I think (don't get excited it's been known to happen) that at some point in the last two years I was run over by a truck. Now my body is lying in a hospital bed in a long-term care facility somewhere in a persistant vegetative state. I figured this out last night, when I swear I could hear a steady beep...beep...beep in my right ear, and through blurred half open eyes in the murky darkness I could barely make out a yellow Post-It note stuck next to a big red button with "Please Do Not Push... I MEAN IT THIS TIME!" written on it.

I didn't think anything of it then, but I did sleep later than normal today.

Now that I know I'm not really conscious, I guess I can finally cut loose. I mean, as long as they don't jack me full of some kind of weird experimental wake-up drug.

So, a test.
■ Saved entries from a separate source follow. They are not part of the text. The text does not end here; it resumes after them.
==> src/rtl/cavlc_coeff_token_ctrl_pkg.sv <==
// Shared constants for the CAVLC coeff_token sequencer: table-select codes,
// token field widths and FSM state encodings.
package cavlc_coeff_token_ctrl_pkg;

  localparam int LEN_W  = 5;
  localparam int CODE_W = 16;

  localparam logic [2:0] TBL_VLC0 = 3'd0;
  localparam logic [2:0] TBL_VLC1 = 3'd1;
  localparam logic [2:0] TBL_VLC2 = 3'd2;
  localparam logic [2:0] TBL_FLC  = 3'd3;
  localparam logic [2:0] TBL_CDC  = 3'd4;

  localparam int FLC_LEN = 6;

  typedef enum logic [1:0] {
    ST_IDLE = 2'd0,
    ST_LOOK = 2'd1,
    ST_OUT  = 2'd2
  } state_e;

endpackage

==> src/rtl/cavlc_coeff_token_ctrl_nc_calc.sv <==
// Combinational nC derivation from neighbour counts and mapping of nC onto
// the coeff_token table select; shared with the decoder-side model.
module cavlc_coeff_token_ctrl_nc_calc
  import cavlc_coeff_token_ctrl_pkg::*;
(
  input  logic       chroma_dc,
  input  logic       na_avail,
  input  logic       nb_avail,
  input  logic [4:0] na,
  input  logic [4:0] nb,
  output logic [2:0] tbl_sel
);

  logic [5:0] nc_sum;
  logic [4:0] nc;

  // Rounded average needs the 6-bit sum so the +1 cannot wrap.
  assign nc_sum = {1'b0, na} + {1'b0, nb} + 6'd1;

  always_comb begin
    nc = 5'd0;
    if (na_avail && nb_avail) nc = nc_sum[5:1];
    else if (na_avail)        nc = na;
    else if (nb_avail)        nc = nb;
  end

  always_comb begin
    tbl_sel = TBL_FLC;
    if (chroma_dc)         tbl_sel = TBL_CDC;
    else if (nc < 5'd2)    tbl_sel = TBL_VLC0;
    else if (nc < 5'd4)    tbl_sel = TBL_VLC1;
    else if (nc < 5'd8)    tbl_sel = TBL_VLC2;
  end

endmodule

==> src/rtl/cavlc_coeff_token_ctrl.sv <==
// coeff_token sequencer: accepts one request per 4x4 block, drives the external
// ROMs (or builds the FLC code), and hands {len, code} to the packer.
module cavlc_coeff_token_ctrl #(
  parameter int LEN_W  = cavlc_coeff_token_ctrl_pkg::LEN_W,
  parameter int CODE_W = cavlc_coeff_token_ctrl_pkg::CODE_W,
  parameter int CNT_W  = 16
) (
  input  logic              clk,
  input  logic              rst_n,
  input  logic              mb_start,
  input  logic              req_valid,
  output logic              req_ready,
  input  logic [4:0]        req_total_coeff,
  input  logic [1:0]        req_t1,
  input  logic              req_chroma_dc,
  input  logic              req_na_avail,
  input  logic              req_nb_avail,
  input  logic [4:0]        req_na,
  input  logic [4:0]        req_nb,
  output logic [2:0]        tbl_sel,
  output logic [6:0]        tbl_addr,
  input  logic [LEN_W-1:0]  tbl_len,
  input  logic [CODE_W-1:0] tbl_code,
  output logic              out_valid,
  input  logic              out_ready,
  output logic [LEN_W-1:0]  out_len,
  output logic [CODE_W-1:0] out_code,
  output logic              err,
  output logic [CNT_W-1:0]  bits_total
);
  import cavlc_coeff_token_ctrl_pkg::*;

  state_e              state_q, state_d;
  logic [2:0]          tbl_sel_q, tbl_sel_d;
  logic [6:0]          tbl_addr_q, tbl_addr_d;
  logic [LEN_W-1:0]    out_len_q, out_len_d;
  logic [CODE_W-1:0]   out_code_q, out_code_d;
  logic                err_q, err_d;
  logic [CNT_W-1:0]    bits_q, bits_d;

  logic [2:0]          sel_calc;
  logic                illegal;
  logic                out_hs;
  logic [4:0]          tc_m1;
  logic [5:0]          flc_code;
  logic [CNT_W:0]      bits_sum;

  cavlc_coeff_token_ctrl_nc_calc u_nc_calc (
    .chroma_dc (req_chroma_dc),
    .na_avail  (req_na_avail),
    .nb_avail  (req_nb_avail),
    .na        (req_na),
    .nb        (req_nb),
    .tbl_sel   (sel_calc)
  );

  assign illegal = ({3'b000, req_t1} > req_total_coeff) ||
                   (req_total_coeff > 5'd16) ||
                   (req_chroma_dc && (req_total_coeff > 5'd4));

  // FLC fields come back out of the held address: total_coeff in [6:2], t1 in [1:0].
  assign tc_m1    = tbl_addr_q[6:2] - 5'd1;
  assign flc_code = (tbl_addr_q[6:2] == 5'd0) ? 6'b000011 : {tc_m1[3:0], tbl_addr_q[1:0]};

  assign out_hs   = (state_q == ST_OUT) && out_ready;
  assign bits_sum = {1'b0, bits_q} + (CNT_W + 1)'(out_len_q);

  always_comb begin
    state_d    = state_q;
    tbl_sel_d  = tbl_sel_q;
    tbl_addr_d = tbl_addr_q;
    out_len_d  = out_len_q;
    out_code_d = out_code_q;
    err_d      = 1'b0;
    unique case (state_q)
      ST_IDLE: begin
        if (req_valid) begin
          if (illegal) begin
            err_d = 1'b1;
          end else begin
            state_d    = ST_LOOK;
            tbl_sel_d  = sel_calc;
            tbl_addr_d = {req_total_coeff, req_t1};
          end
        end
      end
      ST_LOOK: begin
        state_d = ST_OUT;
        if (tbl_sel_q == TBL_FLC) begin
          out_len_d  = LEN_W'(FLC_LEN);
          out_code_d = {{(CODE_W-6){1'b0}}, flc_code};
        end else begin
          out_len_d  = tbl_len;
          out_code_d = tbl_code;
        end
      end
      ST_OUT: begin
        if (out_ready) state_d = ST_IDLE;
      end
      default: state_d = ST_IDLE;
    endcase
  end

  // A new MB discards the old count but still books a token leaving this cycle.
  always_comb begin
    bits_d = bits_q;
    if (mb_start)    bits_d = out_hs ? CNT_W'(out_len_q) : '0;
    else if (out_hs) bits_d = bits_sum[CNT_W] ? '1 : bits_sum[CNT_W-1:0];
  end

  always_ff @(posedge clk) begin
    if (!rst_n) begin
      state_q    <= ST_IDLE;
      tbl_sel_q  <= '0;
      tbl_addr_q <= '0;
      out_len_q  <= '0;
      out_code_q <= '0;
      err_q      <= 1'b0;
      bits_q     <= '0;
    end else begin
      state_q    <= state_d;
      tbl_sel_q  <= tbl_sel_d;
      tbl_addr_q <= tbl_addr_d;
      out_len_q  <= out_len_d;
      out_code_q <= out_code_d;
      err_q      <= err_d;
      bits_q     <= bits_d;
    end
  end

  assign req_ready  = (state_q == ST_IDLE);
  assign out_valid  = (state_q == ST_OUT);
  assign tbl_sel    = tbl_sel_q;
  assign tbl_addr   = tbl_addr_q;
  assign out_len    = out_len_q;
  assign out_code   = out_code_q;
  assign err        = err_q;
  assign bits_total = bits_q;

endmodule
I'm going to teach Skippy and the Beast a pantload of dirty limericks.

In the real world, the Beast would spout off "There Once Was A Man From Nantucket" when asked to lead the Pledge of Allegiance (he gets nervous), and I'll end up sitting in the principal's office. In my new alternate reality, nothing will happen.

This won't be the first test. For months now, Skippy and the Prince have been playing the penis game. Yes, the penis game. It's really not as bad as it sounds, the goal is to shout PENIS! as loud as you can in the most crowded or unacceptable place you can. For example, The Prince got busted when he shouted "PENIS!" in the Junior High cafeteria. Skippy, being only four years old, will get on the telephone extension. So I'll be on the phone, and they'll be a sudden click, a couple of seconds of heavy breathing, and right before I can warn my caller or hang up the phone, the word "PENIS!" rolls down the wire into the conversation like a fart in church.

For some reason, maddmom and I have done nothing about this. So if you are reading this in my brain, keep your kids away from my dirty-mouthed little punks.

So obviously, I'm in an alternate reality. When I wake up, there will be hell to pay. Really.

Just as soon as I stop laughing.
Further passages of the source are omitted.